Toute discussion sur les marques horlogères allemandes inspirées du Bauhaus mène inévitablement à NOMOS Glashütte. Bien que cette marque soit souvent citée dans le même souffle que l'école de design de Weimar ou le mouvement Bauhaus, elle n'a, à proprement parler, aucun lien avec la fabrication originale de ces montres. Comment aurait-elle pu en avoir ? Elle n'a en effet vu le jour que près de 70 ans plus tard.

Il faut toutefois reconnaître sans réserve que la marque a joué un rôle de premier plan dans la renaissance du Bauhaus. Depuis sa création en 1990 par Roland Schwertner, peu après la réunification allemande, la marque s’est forgé une renommée mondiale grâce à ses montres au style Bauhaus caractéristique, telles que la Tangente. Dans les cercles d’amateurs d’horlogerie, cette montre est d’ailleurs communément appelée « la montre Bauhaus ». À l’occasion du 100e anniversaire, Glashütte rend hommage au Bauhaus avec une édition limitée de la Tangente Special Edition. Elle est disponible en trois tailles, de 33 à 38 mm, et limitée à 100 exemplaires pour chaque modèle.
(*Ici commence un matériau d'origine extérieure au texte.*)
From an optimization exercise on the open Yosys and OpenROAD flow, aimed at small area, a short achievable clock period and few clock cycles per item; shortcuts taken in it are not production practice.
At most, simulation tests tie the RTL to the original design; equivalence was not proved.
Power and IR drop assume default switching activity.

==> fjord: inputs <==
==> flow/design.v (excerpt) <==
module pan_volume_mixer (
    input  wire               clk,
    input  wire               rst,           
    input  wire               in_valid,
    output wire               in_ready,
    input  wire               in_play,       
    input  wire signed [15:0] in_sample,     
    input  wire               in_am_en,      
    input  wire        [2:0]  in_am_depth,   
    input  wire        [7:0]  in_am_phase,   
    input  wire        [9:0]  in_eg_level,   
    input  wire        [3:0]  in_pan,        
    input  wire        [6:0]  in_tl,         
    output reg                out_valid,
    output reg  signed [15:0] out_l,
    output reg  signed [15:0] out_r
);
==> module pan_volume_mixer, before the edit <==
module pan_volume_mixer (
    input  wire               clk,
    input  wire               rst,           
    input  wire               in_valid,
    output wire               in_ready,
    input  wire               in_play,       
    input  wire signed [15:0] in_sample,     
    input  wire               in_am_en,      
    input  wire        [2:0]  in_am_depth,   
    input  wire        [7:0]  in_am_phase,   
    input  wire        [9:0]  in_eg_level,   
    input  wire        [3:0]  in_pan,        
    input  wire        [6:0]  in_tl,         
    output reg                out_valid,
    output reg  signed [15:0] out_l,
    output reg  signed [15:0] out_r
);
    localparam NUM_VOICES = 28;
    assign in_ready = 1'b1;
    reg               v0;
    reg               play0;
    reg signed [15:0] smp0;
    reg        [2:0]  depth0;
    reg        [7:0]  wave0;      
    reg        [9:0]  eg0;
    reg        [3:0]  pan0;
    reg        [6:0]  tl0;
    always @(posedge clk) begin
        v0     <= in_valid && !rst;
        play0  <= in_play && in_valid;
        smp0   <= in_sample;
        depth0 <= in_am_en ? in_am_depth : 3'd0;
        wave0  <= in_am_phase[7] ? {in_am_phase[6:0], 1'b0} : ~{in_am_phase[6:0], 1'b0};
        eg0    <= in_eg_level;
        pan0   <= in_pan;
        tl0    <= in_tl;
    end
    wire [8:0] ascale;
    ascale_rom u_ascale (.addr({depth0, wave0}), .data(ascale));
    reg               v1;
    reg               play1;
    reg signed [15:0] smp1;
    reg        [8:0]  ascale1;
    reg        [9:0]  eg1;
    reg        [3:0]  pan1;
    reg        [6:0]  tl1;
    always @(posedge clk) begin
        v1      <= v0 && !rst;
        play1   <= play0;
        smp1    <= smp0;
        ascale1 <= ascale;
        eg1     <= eg0;
        pan1    <= pan0;
        tl1     <= tl0;
    end
    wire [15:0] s_am;            
    mul_am u_mul_am (.s(smp1), .b(ascale1), .y(s_am));
    wire [11:0] gain;
    exp_gain_rom u_gain (.addr(eg1), .data(gain));
    reg               v2;
    reg               play2;
    reg        [15:0] s_am2;
    reg        [11:0] gain2;
    reg        [3:0]  pan2;
    reg        [6:0]  tl2;
    always @(posedge clk) begin
        v2    <= v1 && !rst;
        play2 <= play1;
        s_am2 <= s_am;
        gain2 <= gain;
        pan2  <= pan1;
        tl2   <= tl1;
    end
    wire [17:0] s_eg;
    mul_eg u_mul_eg (.s(s_am2), .b(gain2), .y(s_eg));
    wire [2:0] att_l  = (pan2 >= 4'd1 && pan2 <= 4'd6) ? pan2[2:0] : 3'd0;
    wire [2:0] att_r  = (pan2 >= 4'd10) ? 3'd0 - pan2[2:0] : 3'd0;    
    wire       mute_l = !play2 || pan2 == 4'd7 || pan2 == 4'd8;
    wire       mute_r = !play2 || pan2 == 4'd8 || pan2 == 4'd9;
    wire [7:0]  idx_l = {1'b0, tl2} + {2'b0, att_l, 3'b0};
    wire [7:0]  idx_r = {1'b0, tl2} + {2'b0, att_r, 3'b0};
    wire [10:0] tab_l, tab_r;
    pan_att_rom u_pan_l (.addr(idx_l), .data(tab_l));
    pan_att_rom u_pan_r (.addr(idx_r), .data(tab_r));
    reg               v3;
    reg        [17:0] s_eg3;
    reg        [10:0] pan_l3, pan_r3;
    always @(posedge clk) begin
        v3     <= v2 && !rst;
        s_eg3  <= s_eg;
        pan_l3 <= mute_l ? 11'd0 : tab_l;
        pan_r3 <= mute_r ? 11'd0 : tab_r;
    end
    reg         [4:0]  slot;
    reg                first;     
    reg         [20:0] acc_l, acc_r;
    reg                done4;
    wire [20:0] base_l = first ? 21'd0 : acc_l;
    wire [20:0] base_r = first ? 21'd0 : acc_r;
    wire [20:0] sum_l, sum_r;
    mul_pan u_mul_l (.s(s_eg3), .b(pan_l3), .c(base_l), .y(sum_l));
    mul_pan u_mul_r (.s(s_eg3), .b(pan_r3), .c(base_r), .y(sum_r));
    always @(posedge clk) begin
        acc_l <= sum_l;
        acc_r <= sum_r;
    end
    always @(posedge clk) begin
        if (rst) begin
            slot  <= 5'd0;
            first <= 1'b1;
            done4 <= 1'b0;
        end else begin
            done4 <= v3 && slot == NUM_VOICES - 1;
            if (v3) begin
                first <= slot == NUM_VOICES - 1;
                slot  <= (slot == NUM_VOICES - 1) ? 5'd0 : slot + 5'd1;
            end
        end
    end
    function automatic [15:0] sat16(input [20:0] v);
        if (!v[20] && v[19:15] != 5'd0)
            sat16 = 16'h7fff;
        else if (v[20] && v[19:15] != 5'h1f)
            sat16 = 16'h8000;
        else
            sat16 = v[15:0];
    endfunction
    always @(posedge clk) begin
        out_valid <= done4 && !rst;
        out_l     <= sat16(acc_l);
        out_r     <= sat16(acc_r);
    end
endmodule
L'incarnation même du Bauhaus : la NOMOS Glashütte Tangente

En Allemagne, les amateurs de montres Bauhaus trouveront leur bonheur même en dehors des sentiers battus, avec des marques telles que Stowa, Aristo, Braun, Stowa et Defakto. Nous omettons délibérément la myriade de micro-marques qui poussent comme des champignons un peu partout, car ce pays est une véritable Mecque du Bauhaus. À y regarder de plus près, certains designs marquants de marques de renommée mondiale, comme celui de la pomme croquée ou celui du magasin de meubles venu du pays des Köttbullar, démontrent que cette école de design compte d’innombrables adeptes passionnés bien au-delà des frontières allemandes.

Une école de design allemande part à la conquête du monde.